INPUT DATA Block Start
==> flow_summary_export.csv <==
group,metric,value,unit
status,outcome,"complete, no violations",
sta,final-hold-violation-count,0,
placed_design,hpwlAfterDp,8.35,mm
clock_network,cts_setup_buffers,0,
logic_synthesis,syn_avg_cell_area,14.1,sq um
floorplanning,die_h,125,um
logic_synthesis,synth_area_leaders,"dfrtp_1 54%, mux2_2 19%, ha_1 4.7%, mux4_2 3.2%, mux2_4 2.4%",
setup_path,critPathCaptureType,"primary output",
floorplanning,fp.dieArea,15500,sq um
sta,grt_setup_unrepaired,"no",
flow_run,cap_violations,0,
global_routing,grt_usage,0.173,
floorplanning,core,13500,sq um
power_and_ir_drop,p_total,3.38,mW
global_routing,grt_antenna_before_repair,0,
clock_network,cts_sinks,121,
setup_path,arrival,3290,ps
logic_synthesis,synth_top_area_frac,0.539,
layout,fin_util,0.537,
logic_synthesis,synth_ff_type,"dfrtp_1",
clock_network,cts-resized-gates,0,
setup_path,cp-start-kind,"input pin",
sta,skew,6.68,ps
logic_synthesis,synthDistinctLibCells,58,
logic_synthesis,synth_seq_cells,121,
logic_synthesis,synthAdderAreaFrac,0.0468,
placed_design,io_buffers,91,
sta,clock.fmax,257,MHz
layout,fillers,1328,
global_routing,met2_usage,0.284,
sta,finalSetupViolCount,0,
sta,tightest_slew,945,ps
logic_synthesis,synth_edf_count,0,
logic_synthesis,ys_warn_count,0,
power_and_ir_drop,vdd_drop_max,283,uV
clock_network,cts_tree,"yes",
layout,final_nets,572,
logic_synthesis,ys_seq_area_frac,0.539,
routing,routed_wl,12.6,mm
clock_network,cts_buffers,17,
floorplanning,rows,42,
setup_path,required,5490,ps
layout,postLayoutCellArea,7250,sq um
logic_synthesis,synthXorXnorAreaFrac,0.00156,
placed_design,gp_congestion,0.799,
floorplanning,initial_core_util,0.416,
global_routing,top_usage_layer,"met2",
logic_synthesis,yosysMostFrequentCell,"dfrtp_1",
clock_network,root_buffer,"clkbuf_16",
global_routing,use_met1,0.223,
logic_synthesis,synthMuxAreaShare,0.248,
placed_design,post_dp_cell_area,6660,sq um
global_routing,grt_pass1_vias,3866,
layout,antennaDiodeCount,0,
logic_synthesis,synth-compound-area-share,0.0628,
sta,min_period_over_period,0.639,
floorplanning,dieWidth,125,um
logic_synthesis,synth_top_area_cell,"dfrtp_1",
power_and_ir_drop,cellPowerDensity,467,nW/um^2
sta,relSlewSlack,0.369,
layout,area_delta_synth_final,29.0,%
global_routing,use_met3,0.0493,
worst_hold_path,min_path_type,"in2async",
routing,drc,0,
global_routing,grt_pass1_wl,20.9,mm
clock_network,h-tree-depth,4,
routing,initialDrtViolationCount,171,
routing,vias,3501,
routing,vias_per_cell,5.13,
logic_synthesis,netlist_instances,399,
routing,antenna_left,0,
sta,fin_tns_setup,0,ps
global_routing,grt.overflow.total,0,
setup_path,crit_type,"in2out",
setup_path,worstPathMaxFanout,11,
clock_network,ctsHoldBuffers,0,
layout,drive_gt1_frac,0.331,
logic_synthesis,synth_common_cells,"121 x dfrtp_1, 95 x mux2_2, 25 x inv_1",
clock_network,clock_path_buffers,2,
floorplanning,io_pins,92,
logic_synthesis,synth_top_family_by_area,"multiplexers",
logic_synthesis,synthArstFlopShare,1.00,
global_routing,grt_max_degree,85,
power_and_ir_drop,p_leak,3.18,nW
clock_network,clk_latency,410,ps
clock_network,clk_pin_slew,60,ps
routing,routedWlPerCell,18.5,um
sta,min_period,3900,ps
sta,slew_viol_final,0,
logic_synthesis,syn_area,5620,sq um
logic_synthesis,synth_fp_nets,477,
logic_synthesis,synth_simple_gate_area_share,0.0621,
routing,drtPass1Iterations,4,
INPUT DATA Block End
WORK ITEM
Write down every entry exactly.

EXERCISE SOLUTION
==> flow_summary_export.csv <==
group,metric,value,unit
status,outcome,"complete, no violations",
sta,final-hold-violation-count,0,
placed_design,hpwlAfterDp,8.35,mm
clock_network,cts_setup_buffers,0,
logic_synthesis,syn_avg_cell_area,14.1,sq um
floorplanning,die_h,125,um
logic_synthesis,synth_area_leaders,"dfrtp_1 54%, mux2_2 19%, ha_1 4.7%, mux4_2 3.2%, mux2_4 2.4%",
setup_path,critPathCaptureType,"primary output",
floorplanning,fp.dieArea,15500,sq um
sta,grt_setup_unrepaired,"no",
flow_run,cap_violations,0,
global_routing,grt_usage,0.173,
floorplanning,core,13500,sq um
power_and_ir_drop,p_total,3.38,mW
global_routing,grt_antenna_before_repair,0,
clock_network,cts_sinks,121,
setup_path,arrival,3290,ps
logic_synthesis,synth_top_area_frac,0.539,
layout,fin_util,0.537,
logic_synthesis,synth_ff_type,"dfrtp_1",
clock_network,cts-resized-gates,0,
setup_path,cp-start-kind,"input pin",
sta,skew,6.68,ps
logic_synthesis,synthDistinctLibCells,58,
logic_synthesis,synth_seq_cells,121,
logic_synthesis,synthAdderAreaFrac,0.0468,
placed_design,io_buffers,91,
sta,clock.fmax,257,MHz
layout,fillers,1328,
global_routing,met2_usage,0.284,
sta,finalSetupViolCount,0,
sta,tightest_slew,945,ps
logic_synthesis,synth_edf_count,0,
logic_synthesis,ys_warn_count,0,
power_and_ir_drop,vdd_drop_max,283,uV
clock_network,cts_tree,"yes",
layout,final_nets,572,
logic_synthesis,ys_seq_area_frac,0.539,
routing,routed_wl,12.6,mm
clock_network,cts_buffers,17,
floorplanning,rows,42,
setup_path,required,5490,ps
layout,postLayoutCellArea,7250,sq um
logic_synthesis,synthXorXnorAreaFrac,0.00156,
placed_design,gp_congestion,0.799,
floorplanning,initial_core_util,0.416,
global_routing,top_usage_layer,"met2",
logic_synthesis,yosysMostFrequentCell,"dfrtp_1",
clock_network,root_buffer,"clkbuf_16",
global_routing,use_met1,0.223,
logic_synthesis,synthMuxAreaShare,0.248,
placed_design,post_dp_cell_area,6660,sq um
global_routing,grt_pass1_vias,3866,
layout,antennaDiodeCount,0,
logic_synthesis,synth-compound-area-share,0.0628,
sta,min_period_over_period,0.639,
floorplanning,dieWidth,125,um
logic_synthesis,synth_top_area_cell,"dfrtp_1",
power_and_ir_drop,cellPowerDensity,467,nW/um^2
sta,relSlewSlack,0.369,
layout,area_delta_synth_final,29.0,%
global_routing,use_met3,0.0493,
worst_hold_path,min_path_type,"in2async",
routing,drc,0,
global_routing,grt_pass1_wl,20.9,mm
clock_network,h-tree-depth,4,
routing,initialDrtViolationCount,171,
routing,vias,3501,
routing,vias_per_cell,5.13,
logic_synthesis,netlist_instances,399,
routing,antenna_left,0,
sta,fin_tns_setup,0,ps
global_routing,grt.overflow.total,0,
setup_path,crit_type,"in2out",
setup_path,worstPathMaxFanout,11,
clock_network,ctsHoldBuffers,0,
layout,drive_gt1_frac,0.331,
logic_synthesis,synth_common_cells,"121 x dfrtp_1, 95 x mux2_2, 25 x inv_1",
clock_network,clock_path_buffers,2,
floorplanning,io_pins,92,
logic_synthesis,synth_top_family_by_area,"multiplexers",
logic_synthesis,synthArstFlopShare,1.00,
global_routing,grt_max_degree,85,
power_and_ir_drop,p_leak,3.18,nW
clock_network,clk_latency,410,ps
clock_network,clk_pin_slew,60,ps
routing,routedWlPerCell,18.5,um
sta,min_period,3900,ps
sta,slew_viol_final,0,
logic_synthesis,syn_area,5620,sq um
logic_synthesis,synth_fp_nets,477,
logic_synthesis,synth_simple_gate_area_share,0.0621,
routing,drtPass1Iterations,4,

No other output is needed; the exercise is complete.